**src/rtl/cmos_dvp_tx_if.sv**
```systemverilog
// Pixel stream handshake between an RGB565 source and the DVP transmitter.
// A pixel moves at a rising clock edge where pix_valid and pix_ready are both high.
interface cmos_dvp_tx_if;
  logic        pix_valid;
  logic [15:0] pix_data;
  logic        pix_ready;

  modport master (
    output pix_valid,
    output pix_data,
    input  pix_ready
  );

  modport slave (
    input  pix_valid,
    input  pix_data,
    output pix_ready
  );
endinterface

```
**src/rtl/cmos_dvp_tx.sv**
```systemverilog
// 8-bit DVP transmitter: serialises RGB565 pixels into vsync/href/byte frames, high byte first.
// Define CMOS_DVP_TX_PATTERN_EN to add pattern_sel and an internal {y,x} test pattern source.
module cmos_dvp_tx #(
  parameter int unsigned IMG_HDISP        = 640,
  parameter int unsigned IMG_VDISP        = 480,
  parameter int unsigned VSYNC_CLKS       = 16,
  parameter int unsigned V_BACK_CLKS      = 64,
  parameter int unsigned H_BLANK_CLKS     = 32,
  parameter int unsigned V_FRONT_CLKS     = 64,
  parameter logic        CMOS_VSYNC_VALID = 1'b1
) (
  input  logic              clk,
  input  logic              rst,
  input  logic              enable,
  cmos_dvp_tx_if.slave      pix,
`ifdef CMOS_DVP_TX_PATTERN_EN
  input  logic              pattern_sel,
`endif
  output logic              cmos_vsync,
  output logic              cmos_href,
  output logic [7:0]        cmos_data,
  output logic              frame_done,
  output logic              underflow
);

  typedef enum logic [2:0] {
    S_IDLE,
    S_VSYNC,
    S_VBACK,
    S_LINE,
    S_HBLANK,
    S_VFRONT
  } state_t;

  localparam logic [15:0] VSYNC_LAST  = 16'(VSYNC_CLKS - 1);
  localparam logic [15:0] VBACK_LAST  = 16'(V_BACK_CLKS - 1);
  localparam logic [15:0] HBLANK_LAST = 16'(H_BLANK_CLKS - 1);
  localparam logic [15:0] VFRONT_LAST = 16'(V_FRONT_CLKS - 1);
  localparam logic [11:0] X_LAST      = 12'(IMG_HDISP - 1);
  localparam logic [11:0] Y_LAST      = 12'(IMG_VDISP - 1);

  state_t      state;
  logic [15:0] cnt;
  logic [11:0] x;
  logic [11:0] y;
  logic        phase_l;
  logic [15:0] pix_hold;
  logic        pat_on;

  logic        ready_slot;
  logic        start_frame;
  logic        starve;
  logic [15:0] next_pix;

  // A pixel is fetched in the cycle right before every high-byte cycle.
  always_comb begin
    ready_slot = 1'b0;
    case (state)
      S_VBACK:  ready_slot = (cnt == VBACK_LAST);
      S_HBLANK: ready_slot = (cnt == HBLANK_LAST) && (y != Y_LAST);
      S_LINE:   ready_slot = phase_l && (x != X_LAST);
      default:  ready_slot = 1'b0;
    endcase
  end

  assign start_frame = enable &&
                       ((state == S_IDLE) || ((state == S_VFRONT) && (cnt == VFRONT_LAST)));

  assign pix.pix_ready = ready_slot & ~pat_on;
  assign starve        = ~pat_on & ~pix.pix_valid;

`ifdef CMOS_DVP_TX_PATTERN_EN
  logic [7:0] pat_x;
  logic [7:0] pat_y;

  // Coordinates of the pixel being fetched, not of the one currently on the wire.
  always_comb begin
    pat_x = '0;
    pat_y = '0;
    case (state)
      S_LINE: begin
        pat_x = x[7:0] + 8'd1;
        pat_y = y[7:0];
      end
      S_HBLANK: pat_y = y[7:0] + 8'd1;
      default: ;
    endcase
  end

  always_comb begin
    next_pix = '0;
    if (pat_on)
      next_pix = {pat_y, pat_x};
    else if (pix.pix_valid)
      next_pix = pix.pix_data;
  end

  always_ff @(posedge clk or posedge rst) begin
    if (rst)
      pat_on <= 1'b0;
    else if (start_frame)
      pat_on <= pattern_sel;
  end
`else
  assign pat_on   = 1'b0;
  assign next_pix = pix.pix_valid ? pix.pix_data : '0;
`endif

  always_ff @(posedge clk or posedge rst) begin
    if (rst) begin
      state      <= S_IDLE;
      cnt        <= '0;
      x          <= '0;
      y          <= '0;
      phase_l    <= 1'b0;
      pix_hold   <= '0;
      cmos_vsync <= ~CMOS_VSYNC_VALID;
      cmos_href  <= 1'b0;
      cmos_data  <= '0;
      frame_done <= 1'b0;
      underflow  <= 1'b0;
    end else begin
      frame_done <= 1'b0;
      case (state)
        S_IDLE: begin
          if (enable) begin
            state      <= S_VSYNC;
            cnt        <= '0;
            cmos_vsync <= CMOS_VSYNC_VALID;
            underflow  <= 1'b0;
          end
        end
        S_VSYNC: begin
          if (cnt == VSYNC_LAST) begin
            state      <= S_VBACK;
            cnt        <= '0;
            cmos_vsync <= ~CMOS_VSYNC_VALID;
          end else begin
            cnt <= cnt + 16'd1;
          end
        end
        S_VBACK: begin
          if (cnt == VBACK_LAST) begin
            state <= S_LINE;
            cnt   <= '0;
            x     <= '0;
            y     <= '0;
          end else begin
            cnt <= cnt + 16'd1;
          end
        end
        S_LINE: begin
          if (!phase_l) begin
            cmos_data <= pix_hold[7:0];
            phase_l   <= 1'b1;
          end else if (x == X_LAST) begin
            state     <= S_HBLANK;
            cnt       <= '0;
            phase_l   <= 1'b0;
            cmos_href <= 1'b0;
            cmos_data <= '0;
          end else begin
            x <= x + 12'd1;
          end
        end
        S_HBLANK: begin
          if (cnt == HBLANK_LAST) begin
            cnt <= '0;
            x   <= '0;
            y   <= y + 12'd1;
            if (y == Y_LAST) begin
              state      <= S_VFRONT;
              frame_done <= 1'b1;
            end else begin
              state <= S_LINE;
            end
          end else begin
            cnt <= cnt + 16'd1;
          end
        end
        S_VFRONT: begin
          cnt <= (cnt == VFRONT_LAST) ? '0 : cnt + 16'd1;
          if (cnt == VFRONT_LAST) begin
            if (enable) begin
              state      <= S_VSYNC;
              cmos_vsync <= CMOS_VSYNC_VALID;
              underflow  <= 1'b0;
            end else begin
              state <= S_IDLE;
            end
          end
        end
        default: state <= S_IDLE;
      endcase

      // Pixel fetch is shared by all three line-entry points; it overrides the case above.
      if (ready_slot) begin
        pix_hold  <= next_pix;
        cmos_data <= next_pix[15:8];
        cmos_href <= 1'b1;
        phase_l   <= 1'b0;
        if (starve)
          underflow <= 1'b1;
      end
    end
  end

endmodule

```
**src/flat_wrapper.sv**
```systemverilog
// flat-port wrapper written by rule: the top's interface ports become plain ports
module cmos_dvp_tx_flat 
#(
  parameter int unsigned IMG_HDISP        = 640,
  parameter int unsigned IMG_VDISP        = 480,
  parameter int unsigned VSYNC_CLKS       = 16,
  parameter int unsigned V_BACK_CLKS      = 64,
  parameter int unsigned H_BLANK_CLKS     = 32,
  parameter int unsigned V_FRONT_CLKS     = 64,
  parameter logic        CMOS_VSYNC_VALID = 1'b1
)
  (clk, rst, enable, cmos_vsync, cmos_href, cmos_data, frame_done, underflow, pix_pix_valid, pix_pix_data, pix_pix_ready);
  cmos_dvp_tx_if pix_i ();
  input  logic clk;
  input  logic rst;
  input  logic enable;
  output logic cmos_vsync;
  output logic cmos_href;
  output logic [7:0] cmos_data;
  output logic frame_done;
  output logic underflow;
  input wire logic [$bits(pix_i.pix_valid)-1:0] pix_pix_valid;
  input wire logic [$bits(pix_i.pix_data)-1:0] pix_pix_data;
  output wire logic [$bits(pix_i.pix_ready)-1:0] pix_pix_ready;
  assign pix_i.pix_valid = pix_pix_valid;
  assign pix_i.pix_data = pix_pix_data;
  assign pix_pix_ready = pix_i.pix_ready;
  cmos_dvp_tx #(.IMG_HDISP(IMG_HDISP), .IMG_VDISP(IMG_VDISP), .VSYNC_CLKS(VSYNC_CLKS), .V_BACK_CLKS(V_BACK_CLKS), .H_BLANK_CLKS(H_BLANK_CLKS), .V_FRONT_CLKS(V_FRONT_CLKS), .CMOS_VSYNC_VALID(CMOS_VSYNC_VALID)) u_core (.clk(clk), .rst(rst), .enable(enable), .pix(pix_i), .cmos_vsync(cmos_vsync), .cmos_href(cmos_href), .cmos_data(cmos_data), .frame_done(frame_done), .underflow(underflow));
endmodule
```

===

Look through the entries above. Copy each line in which the string "transmitter" occurs.

Answer space
// Pixel stream handshake between an RGB565 source and the DVP transmitter.
// 8-bit DVP transmitter: serialises RGB565 pixels into vsync/href/byte frames, high byte first.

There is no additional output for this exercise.